TRIESTE - "Dopo due giorni di lunga e intensa trattativa è stata finalmente raggiunta un'intesa con Wartsila ed Msc". Lo hanno comunicato i segretari territoriali di Fim Fiom Uilm, rispettivamente Alessandro Gavagnin, Marco Relli e Antonio Rodà. "Sono stati fissati - prosegue la nota - i contenuti dell'ipotesi di accordo. 261 lavoratori passeranno a Msc nel corso del mese di luglio. Per tutta la durata della fase di passaggio sarà in vigore la proroga del contratto di solidarietà con ultima scadenza al 31 luglio 2024. Ai lavoratori trasferiti, Wartsila garantirà un incentivo di 17.400 euro in aggiunta alle competenze previste dalla legge. Mentre Msc garantirà l'anticipo della cassa integrazione straordinaria con un integrazione di 210 euro al mese per i prossimi 24 mesi. Allo stesso tempo è stato fissato a 110 euro il superminimo collettivo che Msc garantirà ai lavoratori trasferiti che andrà a coprire parte di quanto precedentemente garantito da Wartsila che era frutto di vecchi accordi legati anche alla gestione Fincantieri". I sindacalisti evidenziano come sia stato "salvaguardato l'impianto del welfare ex Wartsila come la mensa, la partecipazione al circolo aziendale Wartsila-Fincantieri, la maggior contribuzione a carico azienda del fondo pensione e l'assistenza sanitaria integrativa. Per quanto riguarda il piano industriale del service, Wartsila si è impegnata a non operare licenziamenti per tutta la durata del piano industriale con valenza fino al 31 dicembre del 2027". In conclusione "Fim, Fiom e Uilm esprimono soddisfazione per aver raggiunto un'ipotesi di accordo che ha l'obiettivo di assicurare una reindustrializzazione del sito industriale di Bagnoli della Rosandra e di garantire l'occupazione. Ora si attende il completamento del percorso ministeriale con la sigla dell'accordo di programma per dare piena attuazione agli impegni assunti in questa importante vertenza industriale". Lunedì 8 alle 10 è indetta l'assemblea dei lavoratori allo scopo di illustrare l'ipotesi di accordo e di sottoporla al voto dei lavoratori tramite quesito referendario.

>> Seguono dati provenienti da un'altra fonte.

===== config.mk =====
export PLATFORM = sky130hd
export DESIGN_NAME = bkm_iter_sequencer
export DESIGN_NICKNAME = d
export VERILOG_FILES = /design/src/rtl/bkm_pkg.sv /design/src/rtl/bkm_seq_counter.sv /design/src/rtl/bkm_iter_sequencer.sv
export SDC_FILE = /design/constraint.sdc
export NUM_CORES = 1
export LEC_CHECK = 0
export BUFFER_PORTS_ARGS = -buffer_cell sky130_fd_sc_hd__buf_2
export CORE_AREA = 2 2 221 223
export CTS_CLUSTER_SIZE = 40
export DETAILED_ROUTE_END_ITERATION = 8
export DIE_AREA = 0 0 223 225
export MAX_ROUTING_LAYER = met4
export PLACE_DENSITY_LB_ADDON = 0.2
export SLEW_MARGIN = 20
export SYNTH_ARGS = -nofsm -noshare
export SYNTH_HDL_FRONTEND = slang
export SYNTH_SLANG_ARGS = --single-unit

===== constraint.sdc =====
create_clock -name clk -period 4.8 [get_ports clk]
set_clock_uncertainty 0.2 [all_clocks]
set_input_delay 1.44 -clock clk [delete_from_list [all_inputs] [get_ports clk]]
set_output_delay 1.44 -clock clk [all_outputs]
set_load 0.02 [all_outputs]

===== src/rtl/bkm_pkg.sv =====
// Shared types and constants for the BKM sequencer, control step and data step.
package bkm_pkg;

  // Sequencer FSM encoding
  typedef enum logic [1:0] {
    StIdle = 2'd0,
    StIter = 2'd1,
    StDone = 2'd2
  } seq_state_e;

  // Signed-digit encoding for d_x / d_y, shared with the control and data steps
  localparam logic [1:0] DigitZero = 2'b00;
  localparam logic [1:0] DigitPos  = 2'b01;
  localparam logic [1:0] DigitNeg  = 2'b11;

  // BKM mode codes
  localparam logic ModeE = 1'b0;  // exponential
  localparam logic ModeL = 1'b1;  // logarithm

  // Number format codes
  localparam logic [1:0] FmtFix  = 2'd0;
  localparam logic [1:0] FmtFp32 = 2'd1;
  localparam logic [1:0] FmtFp64 = 2'd2;
  localparam logic [1:0] FmtRsvd = 2'd3;

endpackage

Soddisfazione dalla Regione

"Mi complimento con le organizzazioni sindacali e con le due aziende - ha dichiarato il governatore del Fvg Massimiliano Fedriga - per il senso di responsabilità che avvicina alla soluzione dopo quasi due anni di confronto, anche duro; confido che questa intesa consenta di chiudere una stagione di conflitti e ne apra una di sviluppo grazie a due grandi imprese, una che conferma la propria presenza sul territorio, l'altra che apre un percorso sul quale nutro grandi aspettative". Anche l'assessore regionale al lavoro Alessia Rosolen plaude "alla capacità delle organizzazioni sindacali di comprendere che l'azione svolta serve a tutelare non solo i lavoratori coinvolti nella reindustrializzazione ma anche coloro che proseguiranno la loro attività con Wartsila e l'indotto, che ha davanti nuove sfide per lo sviluppo del territorio. Ai lavoratori - come è giusto che sia - spetta ora il compito di essere artefici del proprio futuro e di quello della nostra comunità". Per l'assessore alle attività produttive, Sergio Emidio Bini, "ora il percorso dovrà proseguire e la Regione è concretamente impegnata per garantire l'attrazione di investimenti e la crescita di tutta l'area industriale di Trieste. Ciò è testimoniato dalle importanti risorse previste in assestamento a favore del Coselag, con le quali realizzare gli interventi di potenziamento delle infrastrutture ferroviarie a servizio del sito ex Wartsila e dell'intero comparto locale".